This is a FREE event, open to the public. Please register at www.chicagoculturalalliance.org.

Featured panelists include: Jose Luis Gutierrez, executive director, Casa Michoacán; Eli Suzukovich III, education researcher, American Indian Center; Sherry Williams, president, Bronzeville Historical Society; and moderator Alaka Wali, curator of North American anthropology and Applied Cultural Research Director, Environment, Culture and Conservation (ECCo) at The Field Museum.

The “Chicago Communities Restore Nature” panel is part of CCA’s Heritage Matters series, in which CCA members discuss how various cultural perspectives enrich our understanding of contemporary issues. Cultural organizations, such as those represented by the three panelists and their respective communities, explore new avenues to address an issue like environmental restoration that extends beyond the field of ecology and into the daily life of the community.

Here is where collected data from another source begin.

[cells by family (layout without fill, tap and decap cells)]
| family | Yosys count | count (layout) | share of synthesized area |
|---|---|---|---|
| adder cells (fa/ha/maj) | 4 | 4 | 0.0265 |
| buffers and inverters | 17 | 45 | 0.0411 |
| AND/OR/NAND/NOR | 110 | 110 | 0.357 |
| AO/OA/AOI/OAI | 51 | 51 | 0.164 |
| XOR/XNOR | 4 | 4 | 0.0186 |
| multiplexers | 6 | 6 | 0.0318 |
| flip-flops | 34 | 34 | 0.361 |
File: config.mk
export PLATFORM = sky130hd
export DESIGN_NAME = fifo_write_arbiter
export DESIGN_NICKNAME = d
export VERILOG_FILES = /design/src/rtl/fifo_write_arbiter.sv
export SDC_FILE = /design/constraint.sdc
export NUM_CORES = 1
export LEC_CHECK = 0
export BUFFER_PORTS_ARGS = -buffer_cell sky130_fd_sc_hd__buf_2
export CAP_MARGIN = 15
export CELL_PAD_IN_SITES_DETAIL_PLACEMENT = 0
export CELL_PAD_IN_SITES_GLOBAL_PLACEMENT = 1
export CORE_MARGIN = 8
export CORE_UTILIZATION = 30
export CTS_CLUSTER_SIZE = 16
export DETAILED_ROUTE_END_ITERATION = 8
export PLACE_DENSITY = 0.88
export SYNTH_ARGS = -nofsm -noshare
export SYNTH_HDL_FRONTEND = slang
export SYNTH_SLANG_ARGS = --single-unit
File: constraint.sdc
create_clock -name clk -period 1.8 [get_ports clk]
set_input_delay 0.36 -clock clk [delete_from_list [all_inputs] [get_ports clk]]
set_output_delay 0.36 -clock clk [all_outputs]
set_load 0.01 [all_outputs]
===== config.mk =====
export PLATFORM = sky130hd
export DESIGN_NAME = ds_sample_scheduler_flat
export DESIGN_NICKNAME = d
export VERILOG_FILES = /design/src/rtl/ds_sample_scheduler_if.sv /design/src/rtl/ds_sample_scheduler.sv /design/src/flat_wrapper.sv
export SDC_FILE = /design/constraint.sdc
export NUM_CORES = 1
export LEC_CHECK = 0
export ABC_AREA = 1
export BUFFER_PORTS_ARGS = -buffer_cell sky130_fd_sc_hd__buf_2
export CORE_UTILIZATION = 40
export DETAILED_ROUTE_END_ITERATION = 16
export PLACE_DENSITY_LB_ADDON = 0.25
export SYNTH_ARGS = -nofsm -noshare
export SYNTH_HDL_FRONTEND = slang
export SYNTH_SLANG_ARGS = --single-unit

===== constraint.sdc =====
create_clock -name clk -period 2.9 [get_ports clk]
set_input_delay 0 -clock clk [delete_from_list [all_inputs] [get_ports clk]]
set_output_delay 0 -clock clk [all_outputs]
set_load 0.01 [all_outputs]
### src/rtl/multi_edge_detector.sv
// multi_edge_detector
// Per-channel synchroniser, debounce filter and edge reporter. Each channel
// reports mode-selected edges of its debounced level as a one-cycle pulse,
// a sticky pending flag and a saturating event count. Channels share no state.
module multi_edge_detector #(
   parameter int CHANNELS    = 4,
   parameter int SYNC_STAGES = 2,
   parameter int DEBOUNCE    = 4,
   parameter int CNT_W       = 8
) (
   input  logic                      clk,
   input  logic                      reset_n,
   input  logic [CHANNELS-1:0]       async_in,
   input  logic [2*CHANNELS-1:0]     mode,
   input  logic [CHANNELS-1:0]       clear,
   output logic [CHANNELS-1:0]       pulse,
   output logic [CHANNELS-1:0]       pending,
   output logic [CHANNELS-1:0]       level,
   output logic [CHANNELS*CNT_W-1:0] count
);

   // Debounce counter is wide enough to reach DEBOUNCE-1; at least one bit.
   localparam int              DB_W    = (DEBOUNCE > 1) ? $clog2(DEBOUNCE) : 1;
   localparam logic [DB_W-1:0] DB_LAST = DB_W'(DEBOUNCE - 1);

   genvar gi;
   generate
      for (gi = 0; gi < CHANNELS; gi++) begin : g_ch
         logic [SYNC_STAGES-1:0] sync_q;
         logic [SYNC_STAGES-1:0] sync_d;
         logic [DB_W-1:0]        db_cnt_q;
         logic [DB_W-1:0]        db_cnt_d;
         logic                   level_q;
         logic                   level_d;
         logic                   pulse_q;
         logic                   pulse_d;
         logic                   pending_q;
         logic                   pending_d;
         logic [CNT_W-1:0]       count_q;
         logic [CNT_W-1:0]       count_d;
         logic                   s;
         logic                   update;
         logic                   event_hit;

         // The last synchroniser stage is the only view of the raw input.
         assign s = sync_q[SYNC_STAGES-1];

         // Shift the raw input one stage further down the synchroniser chain.
         always_comb begin
            sync_d = {sync_q[SYNC_STAGES-2:0], async_in[gi]};
         end

         // Count consecutive cycles that s disagrees with level; adopt s after DEBOUNCE of them.
         always_comb begin
            db_cnt_d = '0;
            level_d  = level_q;
            update   = 1'b0;
            if (s != level_q) begin
               if (db_cnt_q == DB_LAST) begin
                  level_d = s;
                  update  = 1'b1;
               end else begin
                  db_cnt_d = db_cnt_q + 1'b1;
               end
            end
         end

         // Qualify the update against mode, then fold it into pending/count; an event beats clear.
         always_comb begin
            // s carries the new level during an update: 1 means rise, 0 means fall.
            event_hit = update && (s ? mode[2*gi] : mode[2*gi+1]);
            pulse_d   = event_hit;
            pending_d = pending_q;
            count_d   = count_q;
            if (event_hit) begin
               pending_d = 1'b1;
               if (clear[gi]) begin
                  count_d = CNT_W'(1);
               end else if (count_q != {CNT_W{1'b1}}) begin
                  count_d = count_q + 1'b1;
               end
            end else if (clear[gi]) begin
               pending_d = 1'b0;
               count_d   = '0;
            end
         end

         // Channel state register; every flop clears on reset.
         always_ff @(posedge clk or negedge reset_n) begin
            if (!reset_n) begin
               sync_q    <= '0;
               db_cnt_q  <= '0;
               level_q   <= 1'b0;
               pulse_q   <= 1'b0;
               pending_q <= 1'b0;
               count_q   <= '0;
            end else begin
               sync_q    <= sync_d;
               db_cnt_q  <= db_cnt_d;
               level_q   <= level_d;
               pulse_q   <= pulse_d;
               pending_q <= pending_d;
               count_q   <= count_d;
            end
         end

         assign pulse[gi]                  = pulse_q;
         assign pending[gi]                = pending_q;
         assign level[gi]                  = level_q;
         assign count[CNT_W*gi +: CNT_W]   = count_q;
      end
   endgenerate

endmodule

In their roles as community connectors, these three organizations—American Indian Center, Bronzeville Historical Society, and Casa Michoacán—demonstrate that community-based heritage organizations are important contributors in addressing environmental concerns. American Indian Center, a social service organization, reconnects with nature by cultivating medicinal and native species gardens in Uptown and other Chicago’s neighborhoods. The Bronzeville Historical Society, an organization dedicated to preserving African-American history, developed a bird oasis in partnership with Pullman Historic Site, where birds find their temporary homes in between the South and the North like many African-Americans during the Great Migration. Casa Michoacán, a Mexican-American cultural center in Chicago’s Pilsen neighborhood, responded to pollution in the neighborhood by building a native garden sanctuary for monarch butterflies, a symbol from the state of Michoacán in Mexico.